Northern Ireland

Legality of 'shocking proposal' to abolish the right to inquests questionable - former DPP

Barra McGrory, Northern Ireland's former Director of Public Prosecutions. Picture by Hugh Russell
Barra McGrory, Northern Ireland's former Director of Public Prosecutions. Picture by Hugh Russell Barra McGrory, Northern Ireland's former Director of Public Prosecutions. Picture by Hugh Russell

FORMER director of public prosecutions Barra McGrory has questioned the legality of the British government's "shocking proposal" to abolish the right to inquests in relation to Troubles deaths.

He branded it "a sweeping abrogation of the rule of law" which will have a "huge impact" on wider society in Northern Ireland.

"This is a shocking proposal issued by a government which claims to adhere to the rule of law in that is seeks to abolish completely all meaningful and judicial accountable processes," Mr McGrory said.

"I understand why victims feel a criminal process should be first and foremost among the available processes but one of the problems with the focus on criminal process is that success was very, very rare and the decisions whether or not to prosecute are taken behind closed doors, they're not open processes, they're not accountable processes.

"There needs to be a serious resource put into a meaningful alternative in circumstances where criminal processes weren't available to people.

"What these proposals seem to do is to abolish the right of the individual to seek accountability by way of a judicial process, whether that be by way of inquest or civil litigation for the wrongs that people perceive were done upon them and their relatives.

"The alternative is some form of information retrieving process about which we have very little detail in the paper. And the language is worrying, because the language of information doesn't give us any assistance as to who will determine what information is forthcoming, what the processes are and most of all absent is any mention of the word of accountability in terms of any judicial finding that someone has done a wrong on another.

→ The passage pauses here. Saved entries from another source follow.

### config.mk
export PLATFORM = sky130hd
export DESIGN_NAME = ns_seg_dac
export DESIGN_NICKNAME = d
export VERILOG_FILES = /design/src/rtl/ns_seg_dac.sv
export SDC_FILE = /design/constraint.sdc
export NUM_CORES = 1
export LEC_CHECK = 0
export BUFFER_PORTS_ARGS = -buffer_cell sky130_fd_sc_hd__buf_2
export CORE_MARGIN = 2
export CORE_UTILIZATION = 56
export CTS_BUF_LIST = sky130_fd_sc_hd__clkbuf_8
export DETAILED_ROUTE_END_ITERATION = 8
export GPL_ROUTABILITY_DRIVEN = 0
export PLACE_DENSITY = 0.8
export SYNTH_ARGS = -nofsm -noshare
export SYNTH_HDL_FRONTEND = slang
export SYNTH_SLANG_ARGS = --single-unit
### constraint.sdc
create_clock -name clk -period 2.9 [get_ports clk]
set_input_delay 0.29 -clock clk [delete_from_list [all_inputs] [get_ports clk]]
set_output_delay 0.29 -clock clk [all_outputs]
set_load 0.02 [all_outputs]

"But what it also seeks to do then is abolish all of those available processes that have been developed over centuries of the application of the rule of law in a single stroke," he told the BBC.

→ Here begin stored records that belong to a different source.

==> src/rtl/uart_rx_pkg.sv <==
// Package: shared types for the oversampled serial receiver.
// Holds the receiver state encoding, the per-character status record and
// the word-length decode used by the frame controller and the bench-facing top.
package uart_rx_pkg;

    typedef enum logic [2:0] {
        ST_IDLE  = 3'd0,
        ST_START = 3'd1,
        ST_DATA  = 3'd2,
        ST_PAR   = 3'd3,
        ST_STOP  = 3'd4
    } rx_state_e;

    typedef struct packed {
        logic overrun;
        logic brk;
        logic frame;
        logic parity;
    } rx_err_t;

    // Number of data bits selected by the 2-bit length field (5..8).
    function automatic logic [3:0] data_bits(input logic [1:0] len_sel);
        return 4'd5 + {2'b00, len_sel};
    endfunction

endpackage

==> src/rtl/rx_line_sync.sv <==
// Module: rx_line_sync
// Brings the asynchronous serial line into the clock domain through a
// chain of STAGES flops and flags a high-to-low transition of the
// synchronized line. Assumes the line idles high; all flops reset high
// so that reset release never looks like a falling edge.
module rx_line_sync #(
    parameter int STAGES = 2
) (
    input  logic clk,
    input  logic rst_n,
    input  logic line_async,
    output logic line_sync,
    output logic line_fall
);

    logic [STAGES-1:0] chain;
    logic              prev_q;

    // Synchronizer chain: stage 0 captures the raw line.
    always_ff @(posedge clk) begin
        if (!rst_n) begin
            chain <= '1;
        end else begin
            chain[0] <= line_async;
        end
    end

    generate
        for (genvar g = 1; g < STAGES; g++) begin : g_stage
            // Each later stage copies the one before it.
            always_ff @(posedge clk) begin
                if (!rst_n) begin
                    chain[g] <= 1'b1;
                end else begin
                    chain[g] <= chain[g-1];
                end
            end
        end
    endgenerate

    // Previous synchronized value, used for edge detection.
    always_ff @(posedge clk) begin
        if (!rst_n) begin
            prev_q <= 1'b1;
        end else begin
            prev_q <= chain[STAGES-1];
        end
    end

    assign line_sync = chain[STAGES-1];
    assign line_fall = prev_q & ~chain[STAGES-1];

endmodule

==> src/rtl/rx_bit_timer.sv <==
// Module: rx_bit_timer
// Counts oversampling ticks and emits a sample strobe at bit centres.
// After a restart the first strobe comes half a bit period later (start-bit
// centre); each later strobe comes one full bit period after the previous.
// Assumes OS_HI and OS_LO are even and OS_HI >= OS_LO.
module rx_bit_timer #(
    parameter int OS_HI = 16,
    parameter int OS_LO = 8
) (
    input  logic clk,
    input  logic rst_n,
    input  logic tick,
    input  logic mode_lo,
    input  logic restart,
    input  logic run,
    output logic sample
);

    localparam int CNT_W = $clog2(OS_HI);
    localparam int LIM_W = CNT_W + 1;
    localparam logic [LIM_W-1:0] HALF_HI = LIM_W'(OS_HI / 2);
    localparam logic [LIM_W-1:0] HALF_LO = LIM_W'(OS_LO / 2);
    localparam logic [LIM_W-1:0] FULL_HI = LIM_W'(OS_HI);
    localparam logic [LIM_W-1:0] FULL_LO = LIM_W'(OS_LO);

    logic [CNT_W-1:0] cnt_q;
    logic             first_q;
    logic [LIM_W-1:0] limit;

    // Select the tick count to the next sample point.
    always_comb begin
        if (first_q) begin
            limit = mode_lo ? HALF_LO : HALF_HI;
        end else begin
            limit = mode_lo ? FULL_LO : FULL_HI;
        end
    end

    assign sample = run & tick & ({1'b0, cnt_q} == (limit - LIM_W'(1)));

    // Tick counter; cleared at each sample and on restart.
    always_ff @(posedge clk) begin
        if (!rst_n) begin
            cnt_q   <= '0;
            first_q <= 1'b1;
        end else if (restart) begin
            cnt_q   <= '0;
            first_q <= 1'b1;
        end else if (sample) begin
            cnt_q   <= '0;
            first_q <= 1'b0;
        end else if (run && tick) begin
            cnt_q <= cnt_q + CNT_W'(1);
        end
    end

endmodule

==> src/rtl/rx_frame_ctrl.sv <==
// Module: rx_frame_ctrl
// Frame sequencer and assembler. Walks start, data, optional parity and
// stop bits on the timer's sample strobes, validates the start bit,
// assembles data LSB first, and publishes the character with its status.
// Assumes word_len, par_en and par_odd are stable while a frame is in flight.
module rx_frame_ctrl
    import uart_rx_pkg::*;
#(
    parameter int DATA_MAX = 8
) (
    input  logic                clk,
    input  logic                rst_n,
    input  logic                line,
    input  logic                line_fall,
    input  logic                sample,
    input  logic [1:0]          word_len,
    input  logic                par_en,
    input  logic                par_odd,
    input  logic                hold_full,
    output logic                timer_restart,
    output logic                timer_run,
    output logic                valid_o,
    output logic [DATA_MAX-1:0] data_o,
    output rx_err_t             err_o
);

    localparam int IDX_W = $clog2(DATA_MAX);
    localparam int NB_W  = IDX_W + 1;

    rx_state_e           state_q;
    logic [IDX_W-1:0]    idx_q;
    logic [DATA_MAX-1:0] shreg_q;
    logic                par_acc_q;
    logic                all_low_q;
    logic                par_err_q;
    logic [NB_W-1:0]     last_idx;
    logic                last_data;

    assign last_idx      = NB_W'(data_bits(word_len)) - NB_W'(1);
    assign last_data     = ({1'b0, idx_q} == last_idx);
    assign timer_restart = (state_q == ST_IDLE) & line_fall;
    assign timer_run     = (state_q != ST_IDLE);

    // State sequencing on edges and sample strobes.
    always_ff @(posedge clk) begin
        if (!rst_n) begin
            state_q <= ST_IDLE;
        end else begin
            unique case (state_q)
                ST_IDLE:  if (line_fall) state_q <= ST_START;
                ST_START: if (sample)    state_q <= line ? ST_IDLE : ST_DATA;
                ST_DATA:  if (sample && last_data) state_q <= par_en ? ST_PAR : ST_STOP;
                ST_PAR:   if (sample)    state_q <= ST_STOP;
                ST_STOP:  if (sample)    state_q <= ST_IDLE;
                default:                 state_q <= ST_IDLE;
            endcase
        end
    end

    // Data assembly and running parity / all-low tracking.
    always_ff @(posedge clk) begin
        if (!rst_n) begin
            idx_q     <= '0;
            shreg_q   <= '0;
            par_acc_q <= 1'b0;
            all_low_q <= 1'b1;
            par_err_q <= 1'b0;
        end else if (sample) begin
            case (state_q)
                ST_START: begin
                    idx_q     <= '0;
                    shreg_q   <= '0;
                    par_acc_q <= 1'b0;
                    all_low_q <= 1'b1;
                    par_err_q <= 1'b0;
                end
                ST_DATA: begin
                    shreg_q[idx_q] <= line;
                    par_acc_q      <= par_acc_q ^ line;
                    all_low_q      <= all_low_q & ~line;
                    idx_q          <= idx_q + IDX_W'(1);
                end
                ST_PAR: begin
                    par_err_q <= (line != (par_acc_q ^ par_odd));
                    all_low_q <= all_low_q & ~line;
                end
                default: ;
            endcase
        end
    end

    // Character publication at the stop-bit sample.
    always_ff @(posedge clk) begin
        if (!rst_n) begin
            valid_o <= 1'b0;
            data_o  <= '0;
            err_o   <= '0;
        end else begin
            valid_o <= 1'b0;
            if (sample && state_q == ST_STOP) begin
                valid_o       <= 1'b1;
                data_o        <= shreg_q;
                err_o.parity  <= par_err_q;
                err_o.frame   <= ~line;
                err_o.brk     <= all_low_q & ~line;
                err_o.overrun <= hold_full;
            end
        end
    end

endmodule

==> src/rtl/uart_rx_deser.sv <==
// Module: uart_rx_deser (top)
// Oversampled serial receive deserializer: synchronizer and edge detect,
// bit-centre timer, and frame sequencer. Produces one character with status
// flags and a one-cycle strobe per accepted frame.
// Assumes os_tick is a single-cycle enable at 16x or 8x the baud rate and
// that configuration inputs change only while the line is idle.
module uart_rx_deser
    import uart_rx_pkg::*;
#(
    parameter int SYNC_STAGES = 2,
    parameter int OS_HI       = 16,
    parameter int OS_LO       = 8,
    parameter int DATA_MAX    = 8
) (
    input  logic                clk,
    input  logic                rst_n,
    input  logic                os_tick,
    input  logic                os_mode_8x,
    input  logic [1:0]          word_len,
    input  logic                par_en,
    input  logic                par_odd,
    input  logic                hold_full,
    input  logic                rx_serial,
    output logic                rx_valid,
    output logic [DATA_MAX-1:0] rx_data,
    output logic                err_parity,
    output logic                err_frame,
    output logic                err_break,
    output logic                err_overrun
);

    logic    line_s;
    logic    line_fall;
    logic    smp;
    logic    t_restart;
    logic    t_run;
    rx_err_t err_w;

    rx_line_sync #(
        .STAGES(SYNC_STAGES)
    ) sync_i (
        .clk       (clk),
        .rst_n     (rst_n),
        .line_async(rx_serial),
        .line_sync (line_s),
        .line_fall (line_fall)
    );

    rx_bit_timer #(
        .OS_HI(OS_HI),
        .OS_LO(OS_LO)
    ) timer_i (
        .clk    (clk),
        .rst_n  (rst_n),
        .tick   (os_tick),
        .mode_lo(os_mode_8x),
        .restart(t_restart),
        .run    (t_run),
        .sample (smp)
    );

    rx_frame_ctrl #(
        .DATA_MAX(DATA_MAX)
    ) ctrl_i (
        .clk          (clk),
        .rst_n        (rst_n),
        .line         (line_s),
        .line_fall    (line_fall),
        .sample       (smp),
        .word_len     (word_len),
        .par_en       (par_en),
        .par_odd      (par_odd),
        .hold_full    (hold_full),
        .timer_restart(t_restart),
        .timer_run    (t_run),
        .valid_o      (rx_valid),
        .data_o       (rx_data),
        .err_o        (err_w)
    );

    assign err_parity  = err_w.parity;
    assign err_frame   = err_w.frame;
    assign err_break   = err_w.brk;
    assign err_overrun = err_w.overrun;

endmodule

==> config.mk <==
export PLATFORM = sky130hd
export DESIGN_NAME = uart_rx_deser
export DESIGN_NICKNAME = d
export VERILOG_FILES = /design/src/rtl/uart_rx_pkg.sv /design/src/rtl/rx_line_sync.sv /design/src/rtl/rx_bit_timer.sv /design/src/rtl/rx_frame_ctrl.sv /design/src/rtl/uart_rx_deser.sv
export SDC_FILE = /design/constraint.sdc
export NUM_CORES = 1
export LEC_CHECK = 0
export BUFFER_PORTS_ARGS = -buffer_cell sky130_fd_sc_hd__clkbuf_2
export CAP_MARGIN = 20
export CORE_MARGIN = 4
export CORE_UTILIZATION = 55
export CTS_BUF_LIST = sky130_fd_sc_hd__clkbuf_8
export DETAILED_ROUTE_END_ITERATION = 8
export MAX_ROUTING_LAYER = met4
export PLACE_DENSITY = 0.76
export RECOVER_POWER = 25
export SYNTH_ARGS = -nofsm -noshare
export SYNTH_HDL_FRONTEND = slang
export SYNTH_HIERARCHICAL = 1
export SYNTH_SLANG_ARGS = --single-unit
==> constraint.sdc <==
create_clock -name clk -period 5.8 [get_ports clk]
set_input_delay 0.58 -clock clk [delete_from_list [all_inputs] [get_ports clk]]
set_output_delay 0.58 -clock clk [all_outputs]
set_load 0.005 [all_outputs]
==> summary.md <==
| Metric | Value |
|---|---|
| Result of the run | completed |
| Root buffer selected by CTS | sky130_fd_sc_hd__clkbuf_8 |
| Latest clock arrival within the worst-skew pair | 0.29 ns |
| Share of final-layout standard cells stronger than drive strength 1 | 0.1721 |
| First-pass detailed-route iteration total | 4 |
| Placeable core area | 3103 um2 |
| Post-Syn Area | 1824 um2 |
| Post-synthesis register bit count | 35 |
| Worst setup slack for register-to-register paths | 2.64 ns |
| Data required, critical path | 6.02 ns |
| Type of the tightest min-delay check | flip-flop to flip-flop |
| Clock sinks | 35 |
| Critical Path End Type | flip-flop |
| WHS Endpoint | ctrl_i/data_o[2]$_SDFFE_PN0P_ |
| Worst Path Arrival | 3.38 ns |
| Initial antenna violation count | 0 |
| Final cell utilization of the core | 0.6423 |
| Slowest Stage Delay on Critical Path | 0.66 ns |
| Die area | 4302 um2 |
| Tightest slew margin relative to the limit | 0.4744 |
| FF-to-FF Start | ctrl_i/state_q[0]$_SDFFE_PN0P_ |
| Cell breakdown of the critical path | or3_1 -> nand3_1 -> a2111oi_4 -> nor2b_1 -> nand3_2 -> nor3b_2 -> mux2i_1 |
| Clock tree from TritonCTS | yes |
| Via count of the first global-routing pass | 1443 |
| Worst-case reg-to-reg path depth | 7 |
| Vias | 1450 |
| Syn_nets | 213 |
| Commonest cells after routing, fill and taps aside | sky130_fd_sc_hd__nand2_1 (36), sky130_fd_sc_hd__dfxtp_1 (35), sky130_fd_sc_hd__clkbuf_2 (16), sky130_fd_sc_hd__a21boi_1 (13) |
| Setup TNS Final | 0 ns |
| DRC violation total after the first TritonRoute iteration | 109 |
| Worst Max-Slew Pin Slew | 0.7884 ns |
| WHS Path Cells | 2 |
| Skew final | 0.006696 ns |
| Highest clock frequency the design can meet | 316.4 MHz |
| End of the worst register-to-register path | ctrl_i/shreg_q[3]$_SDFFE_PN0P_ |
| Final-report hold violation count | 0 |
| Clock transition at the registers of the reported paths | 0.07 ns |
| Standard-cell row count | 20 |
| IO Count | 23 |
| Max Buffers Root-to-Sink | 2 |
| Total wire length | 3644 um |
| Cts bufs inserted | 5 |
| Cell variety after synth | 54 |
| Total power draw | 491.9 uW |
| Avg Synthesized Cell Area | 9.076 um2 |
| Ys async rst share | 0 |
| H-Tree Level Count | 2 |
| Detail-routed via count per cell | 5.598 |
| Count of max-cap constraint violations | 0 |
| Die outline width | 65.59 um |
| Ratio of total power to cell area | 246.8 nW/um2 |
| Portion of the post-synthesis area used by sequential elements | 0.3841 |
| Hold Crit Start | ctrl_i/data_o[2]$_SDFFE_PN0P_ |
| Commonest non-fill, non-tap cell in the layout | sky130_fd_sc_hd__nand2_1 |
| Leakage Power | 0.7075 nW |
| Final Cycle Share | 0.5450 |
| Post-CTS setup repair buffer count | 0 |
| Number of warnings printed during yosys synthesis | 8 |
| Post_cts resized | 0 |
| DR DRC count | 0 |
| Class of the most critical setup path | flip-flop to flip-flop |
| WL/cell | 14.07 um |
| Fin. max-slew vios | 0 |
| Total of hold buffers inserted after clock tree synthesis | 0 |
| Top cells by area, synth | sky130_fd_sc_hd__dfxtp_1 (38%), sky130_fd_sc_hd__nand2_1 (7.4%), sky130_fd_sc_hd__a21boi_1 (5.3%), sky130_fd_sc_hd__mux2i_1 (3.8%), sky130_fd_sc_hd__nand2b_1 (2.4%) |
| Share of the synthesized area in the top cell type | 0.3841 |
| Total global routing track utilization | 0.2031 |
| Maximum fanout along the worst path | 14 |
| Clock power frac | 0.396 |
| Cell type of the slowest stage on the worst timing path | sky130_fd_sc_hd__a2111oi_4 |
| Area delta synth->final | 9.259% |
| Largest net degree at the start of global routing | 25 |
| Cell type with the largest total area after synthesis | sky130_fd_sc_hd__dfxtp_1 |
| Post-route setup slack | 2.639 ns |
| Peak supply drop | 0.0001164 V |
| Filler Cells Inserted | 285 |
| Setup violations, final | 0 |
| Post-place setup slack | 2.702 ns |
| Switching Share | 0.2482 |
| Top_reg_cell synth | sky130_fd_sc_hd__dfxtp_1 |
| Count of inserted antenna diode cells | 0 |
| Setup repair after global routing missed its margin | no |
| Buffers on Ports | 21 |
| Number of flops mapped to enable cells by yosys | 0 |
| Fraction of power consumed by sequential logic | 0.514 |
| Sum of net half-perimeters after detailed placement | 2624 um |
| Setup crit start kind | flip-flop |
| Post-Synthesis Cells | 201 |
| Fin nets | 226 |
| Vertical die dimension | 65.59 um |
| Global-route wire length before repair | 6444 um |
| Final weighted congestion in routability-driven placement | 0.7885 |
| Final global-route overflow total | 0 |
| P_int | 369.9 uW |
| Initial core utilization | 0.5879 |
| Post-route antenna net violation count | 0 |
| Time the final worst path needs with I/O delays and setup | 3.161 ns |
| Combinational power share | 0.090 |
| Switching power of the nets | 122.1 uW |
==> area by class of cell <==
cell class                      instances  area [um2]  share of cell area
Tap cell                               44       55.05             0.02762
Inverter                                4       15.01            0.007533
Clock inverter                          1       7.507            0.003766
Clock buffer                            7       96.34             0.04834
Sequential cell                        35       700.7              0.3515
Multi-Input combinational cell        147        1020              0.5116
Timing Repair Buffer                   21       98.84             0.04959
==> metal layers <==
metal	vias up	global-route usage	share of wire
met2	38	0.3198	0.48
met3	9	0.05641	0.049
li1	723	-	-
met1	680	0.2423	0.45
met4	0	0.09067	0.017
met5	-	-	0
==> worst max path at each step <==
stage / start / end / slack [ns] / cells after the start
global placement: ctrl_i/state_q[0]$_SDFFE_PN0P_ / ctrl_i/shreg_q[1]$_SDFFE_PN0P_ / 2.83 / 7
CTS: ctrl_i/state_q[0]$_SDFFE_PN0P_ / ctrl_i/shreg_q[3]$_SDFFE_PN0P_ / 2.66 / 7
finish: ctrl_i/state_q[0]$_SDFFE_PN0P_ / ctrl_i/shreg_q[3]$_SDFFE_PN0P_ / 2.64 / 7
global route: ctrl_i/state_q[0]$_SDFFE_PN0P_ / ctrl_i/shreg_q[4]$_SDFFE_PN0P_ / 2.34 / 7
floorplan: ctrl_i/state_q[0]$_SDFFE_PN0P_ / ctrl_i/shreg_q[6]$_SDFFE_PN0P_ / 3.47 / 10
detailed placement: ctrl_i/state_q[0]$_SDFFE_PN0P_ / ctrl_i/shreg_q[3]$_SDFFE_PN0P_ / 2.70 / 7
==> cell usage after synthesis, types with 3 or more instances <==
cell and number:
sky130_fd_sc_hd__a21boi_1 13, sky130_fd_sc_hd__a21oi_1 5, sky130_fd_sc_hd__a31oi_1 3, sky130_fd_sc_hd__and2_1 3, sky130_fd_sc_hd__buf_2 5, sky130_fd_sc_hd__buf_4 5, sky130_fd_sc_hd__clkbuf_1 3, sky130_fd_sc_hd__dfxtp_1 35
sky130_fd_sc_hd__inv_1 4, sky130_fd_sc_hd__mux2i_1 7, sky130_fd_sc_hd__nand2_1 36, sky130_fd_sc_hd__nand2b_1 7, sky130_fd_sc_hd__nand3_1 7, sky130_fd_sc_hd__nor2_1 6, sky130_fd_sc_hd__nor3_1 3, sky130_fd_sc_hd__o21a_1 3
sky130_fd_sc_hd__o21ai_0 4, sky130_fd_sc_hd__o21ai_1 4, sky130_fd_sc_hd__or3_1 3, sky130_fd_sc_hd__xnor2_1 5
==> flip-flops by register name, summed over array words and instances, names as in the netlist <==
signal and flops:
ctrl_i/data_o 8, ctrl_i/shreg_q 8, ctrl_i/err_o 4, timer_i/cnt_q 4, ctrl_i/idx_q 3, ctrl_i/state_q 3
ctrl_i/all_low_q 1, ctrl_i/par_acc_q 1, ctrl_i/par_err_q 1, ctrl_i/valid_o 1, timer_i/first_q 1
==> critical path: cells and delay by family (launching register included) <==
| family | cells | cell delay (ns) |
|---|---|---|
| AND/OR/NAND/NOR | 5 | 1.59 |
| AO/OA/AOI/OAI | 1 | 0.66 |
| flip-flops | 1 | 0.65 |
| multiplexers | 1 | 0.20 |
==> cell families after synthesis <==
logic type / Yosys count / synth area share
AO/OA/AOI/OAI: 44 / 0.1845
buffers and inverters: 19 / 0.05692
flip-flops: 35 / 0.3841
XOR/XNOR: 8 / 0.05624
multiplexers: 7 / 0.03841
AND/OR/NAND/NOR: 84 / 0.2620
other: 2 / 0.004117
adder cells (fa/ha/maj): 2 / 0.01372
==> stage by stage <==
stage               hold slack, ns  instances  cell area (um2)
global placement            0.4388        251             1896
CTS                         0.4556        259             1999
floorplan                   0.4293        201             1824
detailed placement          0.4458        251             1896
global route                0.4769        259             1993
finish                      0.4558        259             1993
==> power groups by stage <==
stage | sequential [mW] | clock (mW) | combinational (mW)
6_report | 0.253 | 0.195 | 0.0443
2_1_floorplan | 0.253 | 0 | 0.0421
4_1_cts | 0.253 | 0.201 | 0.0440
3_3_place_gp | 0.258 | 0 | 0.0410
5_1_grt | 0.254 | 0.212 | 0.0499
3_5_place_dp | 0.258 | 0 | 0.0431
No activity file was read; power rests on OpenSTA's default activity.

Mr McGrory said in a "modern democratic society it is deeply worrying".

"We've heard many arguments recently in the courts about the sovereignty of parliament and that parliament can undo anything it has previously done, but to take a step that would abolish a historical and ancient judicial process by which controversial deaths can be examined, the legality of that is very questionable."

He added: "I very much doubt that these proposals in the way that they have been published would meet modern European human rights standards."